On Fri, Mar 06, 2009 at 08:45:57AM -0600, Tom Mueller (pkg-discuss) wrote:
> Nicolas Williams wrote:
> >b) User images can run, either concurrently or at different times, on
> >   systems running different OS versions.
> >
> >   Clearly the same is not true of system images.
> 
> We've been assuming thus far that a user image only runs on one OS/ISA 
> type although this is not enforced.
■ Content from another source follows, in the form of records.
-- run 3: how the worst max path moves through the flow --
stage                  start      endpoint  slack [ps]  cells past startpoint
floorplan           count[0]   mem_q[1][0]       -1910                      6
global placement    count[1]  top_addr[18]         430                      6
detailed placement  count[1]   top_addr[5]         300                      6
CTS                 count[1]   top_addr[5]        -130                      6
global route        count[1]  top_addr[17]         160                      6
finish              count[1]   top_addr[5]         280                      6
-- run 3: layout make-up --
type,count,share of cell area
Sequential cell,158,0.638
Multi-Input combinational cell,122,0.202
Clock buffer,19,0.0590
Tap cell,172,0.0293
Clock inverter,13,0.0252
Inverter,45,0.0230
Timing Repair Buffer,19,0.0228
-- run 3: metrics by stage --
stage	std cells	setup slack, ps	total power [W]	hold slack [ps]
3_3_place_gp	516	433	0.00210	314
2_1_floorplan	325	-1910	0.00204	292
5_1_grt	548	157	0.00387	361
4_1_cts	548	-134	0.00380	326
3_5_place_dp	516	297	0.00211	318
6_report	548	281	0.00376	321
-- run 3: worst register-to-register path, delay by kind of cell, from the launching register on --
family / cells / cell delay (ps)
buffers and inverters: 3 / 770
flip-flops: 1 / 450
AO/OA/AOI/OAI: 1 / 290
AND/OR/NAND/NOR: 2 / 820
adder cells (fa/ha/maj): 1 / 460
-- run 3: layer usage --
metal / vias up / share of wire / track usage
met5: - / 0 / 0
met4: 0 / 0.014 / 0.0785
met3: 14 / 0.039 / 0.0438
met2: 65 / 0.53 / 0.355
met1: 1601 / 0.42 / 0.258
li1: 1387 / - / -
**src/rtl/spi_slave_cfg.sv**
```systemverilog
// SPI slave with configurable mode, word width and bit order, TX holding register and RX output stage.
// Optional macro SPI_SLAVE_CFG_RX_FIFO_EN replaces the single RX register with a 4-entry FIFO.
module spi_slave_cfg #(
  parameter int P_DATA_W    = 8,
  parameter int P_CPOL      = 0,
  parameter int P_CPHA      = 0,
  parameter int P_LSB_FIRST = 0
) (
  input  logic                i_clk,
  input  logic                i_rst,
  input  logic                i_spi_s_sck,
  input  logic                i_spi_s_cs_n,
  input  logic                i_spi_s_mosi,
  output logic                o_spi_s_miso,
  output logic                o_spi_s_miso_oe,
  input  logic [P_DATA_W-1:0] i_tx_data,
  input  logic                i_tx_valid,
  output logic                o_tx_ready,
  output logic [P_DATA_W-1:0] o_rx_data,
  output logic                o_rx_valid,
  input  logic                i_rx_ready,
  output logic                o_rx_overrun,
  output logic                o_tx_underrun,
  output logic                o_busy
);

  localparam int   CNT_W = $clog2(P_DATA_W);
  localparam logic CPOL_L = (P_CPOL != 0);
  localparam logic CPHA_L = (P_CPHA != 0);
  localparam logic LSB_L  = (P_LSB_FIRST != 0);

  logic [1:0] sck_sync, cs_sync, mosi_sync;
  logic       sck_d, cs_d;
  logic       sck_s, cs_s, mosi_s;
  logic       sck_rise, sck_fall, lead_edge, trail_edge;
  logic       sample_edge, shift_edge, cs_fall;
  logic       last_bit, word_done, word_start, tx_write;

  logic [CNT_W-1:0]    bit_cnt;
  logic [P_DATA_W-1:0] rx_shift, rx_word;
  logic [P_DATA_W-1:0] tx_shift, hold_data, load_word;
  logic                hold_full, miso_q, underrun_q;

  function automatic logic first_bit(input logic [P_DATA_W-1:0] w);
    return LSB_L ? w[0] : w[P_DATA_W-1];
  endfunction

  function automatic logic [P_DATA_W-1:0] shift_out(input logic [P_DATA_W-1:0] w);
    return LSB_L ? (w >> 1) : (w << 1);
  endfunction

  always_ff @(posedge i_clk or posedge i_rst) begin
    if (i_rst) begin
      sck_sync  <= {2{CPOL_L}};
      cs_sync   <= 2'b11;
      mosi_sync <= 2'b00;
      sck_d     <= CPOL_L;
      cs_d      <= 1'b1;
    end else begin
      sck_sync  <= {sck_sync[0], i_spi_s_sck};
      cs_sync   <= {cs_sync[0], i_spi_s_cs_n};
      mosi_sync <= {mosi_sync[0], i_spi_s_mosi};
      sck_d     <= sck_sync[1];
      cs_d      <= cs_sync[1];
    end
  end

  assign sck_s  = sck_sync[1];
  assign cs_s   = cs_sync[1];
  assign mosi_s = mosi_sync[1];

  // Edges only count while selected; after reset CSn reads high until a fresh falling edge.
  assign sck_rise    = sck_s & ~sck_d;
  assign sck_fall    = ~sck_s & sck_d;
  assign lead_edge   = CPOL_L ? sck_fall : sck_rise;
  assign trail_edge  = CPOL_L ? sck_rise : sck_fall;
  assign sample_edge = ~cs_s & (CPHA_L ? trail_edge : lead_edge);
  assign shift_edge  = ~cs_s & (CPHA_L ? lead_edge : trail_edge);
  assign cs_fall     = cs_d & ~cs_s;

  assign last_bit   = (bit_cnt == CNT_W'(P_DATA_W - 1));
  assign word_done  = sample_edge & last_bit;
  assign word_start = cs_fall | word_done;
  assign rx_word    = LSB_L ? {mosi_s, rx_shift[P_DATA_W-1:1]} : {rx_shift[P_DATA_W-2:0], mosi_s};
  assign load_word  = hold_full ? hold_data : '0;
  assign tx_write   = i_tx_valid & ~hold_full;

  always_ff @(posedge i_clk or posedge i_rst) begin
    if (i_rst) begin
      bit_cnt  <= '0;
      rx_shift <= '0;
    end else if (cs_s) begin
      bit_cnt  <= '0;
      rx_shift <= '0;
    end else if (sample_edge) begin
      rx_shift <= rx_word;
      bit_cnt  <= last_bit ? '0 : bit_cnt + CNT_W'(1);
    end
  end

  // In mode 0 the first bit goes out at CS fall; otherwise the next shift edge presents it.
  always_ff @(posedge i_clk or posedge i_rst) begin
    if (i_rst) begin
      tx_shift   <= '0;
      miso_q     <= 1'b0;
      hold_data  <= '0;
      hold_full  <= 1'b0;
      underrun_q <= 1'b0;
    end else begin
      underrun_q <= word_start & ~hold_full;
      if (cs_s) begin
        tx_shift <= '0;
        miso_q   <= 1'b0;
      end else if (word_start) begin
        if (cs_fall && !CPHA_L) begin
          miso_q   <= first_bit(load_word);
          tx_shift <= shift_out(load_word);
        end else begin
          tx_shift <= load_word;
        end
      end else if (shift_edge) begin
        miso_q   <= first_bit(tx_shift);
        tx_shift <= shift_out(tx_shift);
      end
      if (word_start) hold_full <= 1'b0;
      if (tx_write) begin
        hold_data <= i_tx_data;
        hold_full <= 1'b1;
      end
    end
  end

  assign o_spi_s_miso    = miso_q;
  assign o_spi_s_miso_oe = ~cs_s;
  assign o_busy          = ~cs_s;
  assign o_tx_ready      = ~hold_full;
  assign o_tx_underrun   = underrun_q;

`ifdef SPI_SLAVE_CFG_RX_FIFO_EN
  logic [P_DATA_W-1:0] fifo_mem [4];
  logic [1:0]          wr_ptr, rd_ptr;
  logic [2:0]          fifo_cnt;
  logic                fifo_full, pop, push_ok, overrun_q;

  assign o_rx_valid = (fifo_cnt != 3'd0);
  assign fifo_full  = (fifo_cnt == 3'd4);
  assign pop        = o_rx_valid & i_rx_ready;
  assign push_ok    = word_done & (~fifo_full | pop);
  assign o_rx_data  = fifo_mem[rd_ptr];

  always_ff @(posedge i_clk or posedge i_rst) begin
    if (i_rst) begin
      for (int i = 0; i < 4; i++) fifo_mem[i] <= '0;
      wr_ptr    <= '0;
      rd_ptr    <= '0;
      fifo_cnt  <= '0;
      overrun_q <= 1'b0;
    end else begin
      overrun_q <= word_done & fifo_full & ~pop;
      if (push_ok) begin
        fifo_mem[wr_ptr] <= rx_word;
        wr_ptr           <= wr_ptr + 2'd1;
      end
      if (pop) rd_ptr <= rd_ptr + 2'd1;
      fifo_cnt <= fifo_cnt + {2'b00, push_ok} - {2'b00, pop};
    end
  end
  assign o_rx_overrun = overrun_q;
`else
  logic [P_DATA_W-1:0] rx_data_q;
  logic                rx_valid_q, consume, overrun_q;

  assign consume = rx_valid_q & i_rx_ready;

  always_ff @(posedge i_clk or posedge i_rst) begin
    if (i_rst) begin
      rx_data_q  <= '0;
      rx_valid_q <= 1'b0;
      overrun_q  <= 1'b0;
    end else begin
      overrun_q <= word_done & rx_valid_q & ~consume;
      if (word_done && (!rx_valid_q || consume)) begin
        rx_data_q  <= rx_word;
        rx_valid_q <= 1'b1;
      end else if (consume) begin
        rx_valid_q <= 1'b0;
      end
    end
  end
  assign o_rx_data    = rx_data_q;
  assign o_rx_valid   = rx_valid_q;
  assign o_rx_overrun = overrun_q;
`endif

endmodule

```
**src/rtl/sub3_pkg.sv**
```systemverilog
// Shared types and constants for the radix-4 serial three-operand subtractor.
// Digit width, FSM state encoding and the digit-cycle count helper.
package sub3_pkg;

  localparam int DIGIT_W = 2;

  typedef enum logic [1:0] {
    IDLE = 2'd0,
    RUN  = 2'd1,
    DONE = 2'd2
  } state_e;

  function automatic int calc_k(input int n);
    return (n + DIGIT_W - 1) / DIGIT_W;
  endfunction

endpackage

```
**src/rtl/sub2_digit.sv**
```systemverilog
// Combinational one-digit (2-bit) subtract with borrow in and borrow out.
// Pure logic; the caller registers the borrow between digits.
module sub2_digit
  import sub3_pkg::*;
(
  input  logic [DIGIT_W-1:0] x_i,
  input  logic [DIGIT_W-1:0] y_i,
  input  logic               b_i,
  output logic [DIGIT_W-1:0] d_o,
  output logic               b_o
);

  logic [DIGIT_W:0] diff;

  // Top bit of the one-bit-wider difference is the borrow out
  always_comb begin
    diff = {1'b0, x_i} - {1'b0, y_i} - {{DIGIT_W{1'b0}}, b_i};
    d_o  = diff[DIGIT_W-1:0];
    b_o  = diff[DIGIT_W];
  end

endmodule

```
**src/rtl/sub3_serial.sv**
```systemverilog
// Digit-serial a - b - c, two bits per cycle, LSB digit first.
// Two chained digit subtractors, each with its own registered borrow.
module sub3_serial
  import sub3_pkg::*;
#(
  parameter int N = 16
) (
  input  logic         clk,
  input  logic         rst_n,
  input  logic         start,
  input  logic [N-1:0] a,
  input  logic [N-1:0] b,
  input  logic [N-1:0] c,
  output logic [N-1:0] y,
  output logic         neg,
  output logic         busy,
  output logic         done
);

  localparam int K  = calc_k(N);
  localparam int W  = K * DIGIT_W;
  localparam int CW = (K > 1) ? $clog2(K) : 1;

  state_e state_q, state_d;

  logic [W-1:0]  a_q, a_d;
  logic [W-1:0]  b_q, b_d;
  logic [W-1:0]  c_q, c_d;
  logic [W-1:0]  res_q, res_d;
  logic          br1_q, br1_d;
  logic          br2_q, br2_d;
  logic [CW-1:0] cnt_q, cnt_d;
  logic [N-1:0]  y_q, y_d;
  logic          neg_q, neg_d;

  logic [DIGIT_W-1:0] d1;
  logic [DIGIT_W-1:0] ydig;
  logic               bo1;
  logic               bo2;
  logic               last;

  sub2_digit u_stage1 (
    .x_i (a_q[DIGIT_W-1:0]),
    .y_i (b_q[DIGIT_W-1:0]),
    .b_i (br1_q),
    .d_o (d1),
    .b_o (bo1)
  );

  sub2_digit u_stage2 (
    .x_i (d1),
    .y_i (c_q[DIGIT_W-1:0]),
    .b_i (br2_q),
    .d_o (ydig),
    .b_o (bo2)
  );

  assign last = (cnt_q == CW'(K - 1));

  always_comb begin
    state_d = state_q;
    a_d     = a_q;
    b_d     = b_q;
    c_d     = c_q;
    res_d   = res_q;
    br1_d   = br1_q;
    br2_d   = br2_q;
    cnt_d   = cnt_q;
    y_d     = y_q;
    neg_d   = neg_q;
    unique case (state_q)
      IDLE: begin
        if (start) begin
          state_d = RUN;
          a_d     = W'(a);
          b_d     = W'(b);
          c_d     = W'(c);
          res_d   = '0;
          br1_d   = 1'b0;
          br2_d   = 1'b0;
          cnt_d   = '0;
        end
      end
      RUN: begin
        a_d   = a_q >> DIGIT_W;
        b_d   = b_q >> DIGIT_W;
        c_d   = c_q >> DIGIT_W;
        res_d = (res_q >> DIGIT_W)
              | (W'(ydig) << (W - DIGIT_W));
        br1_d = bo1;
        br2_d = bo2;
        cnt_d = cnt_q + CW'(1);
        // Publish only the finished word so y never shows partials
        if (last) begin
          state_d = DONE;
          y_d     = res_d[N-1:0];
          neg_d   = bo1 | bo2;
        end
      end
      DONE: begin
        state_d = IDLE;
      end
      default: begin
        state_d = IDLE;
      end
    endcase
  end

  always_ff @(posedge clk or negedge rst_n) begin
    if (!rst_n) begin
      state_q <= IDLE;
      a_q     <= '0;
      b_q     <= '0;
      c_q     <= '0;
      res_q   <= '0;
      br1_q   <= 1'b0;
      br2_q   <= 1'b0;
      cnt_q   <= '0;
      y_q     <= '0;
      neg_q   <= 1'b0;
    end else begin
      state_q <= state_d;
      a_q     <= a_d;
      b_q     <= b_d;
      c_q     <= c_d;
      res_q   <= res_d;
      br1_q   <= br1_d;
      br2_q   <= br2_d;
      cnt_q   <= cnt_d;
      y_q     <= y_d;
      neg_q   <= neg_d;
    end
  end

  assign y    = y_q;
  assign neg  = neg_q;
  assign busy = (state_q == RUN);
  assign done = (state_q == DONE);

endmodule

```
If you wanted to have an application 
> installed for multiple platforms in your user directory, you would need 
> multiple user images, one for each platform type.

I mentioned this.  It probably won't work.  Consider a hypothetical,
say, an app like Wireshark:

    Say there's a new version of the app that can take advantage of
    features of a a version of libpcap that's in OpenSolaris 2009.06,
    but not 2008.11, and say this is a build-time matter.  So the app
    can't run on 2008.11 unless built to run on 2008.11.

    We could build two pkgs then, one for 2008.11 and one for 2009.06.
    So far so good.

    As a user I'd then create two user images, one for each release of
    OpenSolaris (three if you add in 2008.05, more if you add S10/S10
    updates to the matrix).

    And I'd install each version of the app into each corresponding user
    image.  My home directory, incidentally, is on a file server.

    So far so good.

    Now, I log in on a 2008.11 desktop, and also on a 2009.06 desktop.

    Will the menu entry for this app point to the correct instance in
    each desktop?  Or will one or both point to the wrong one?

    After all, there's only one set of $HOME/.gconf26 and one
    $HOME/.gnome2 directories...

I suspect the answer would not be what users would want.  But I don't
know enough about GNOME to really know without trying it.

Also, even if the answer is what users would want, there's still the
issue of having N user images, one for each supported OS release still
deployed in the user's environment.  With twice-yearly releases N could
get very large.

Surely users don't want to be in the business of managing more than one
user image.

Perhaps IPS could do that under the covers -- you tell it what OS
versions you need support for and IPS could do its best to ensure that
all apps you want are installed in each user image as necessary.  But
that too sounds very complicated.

I've no solutions here.  I suspect that user images need more thought.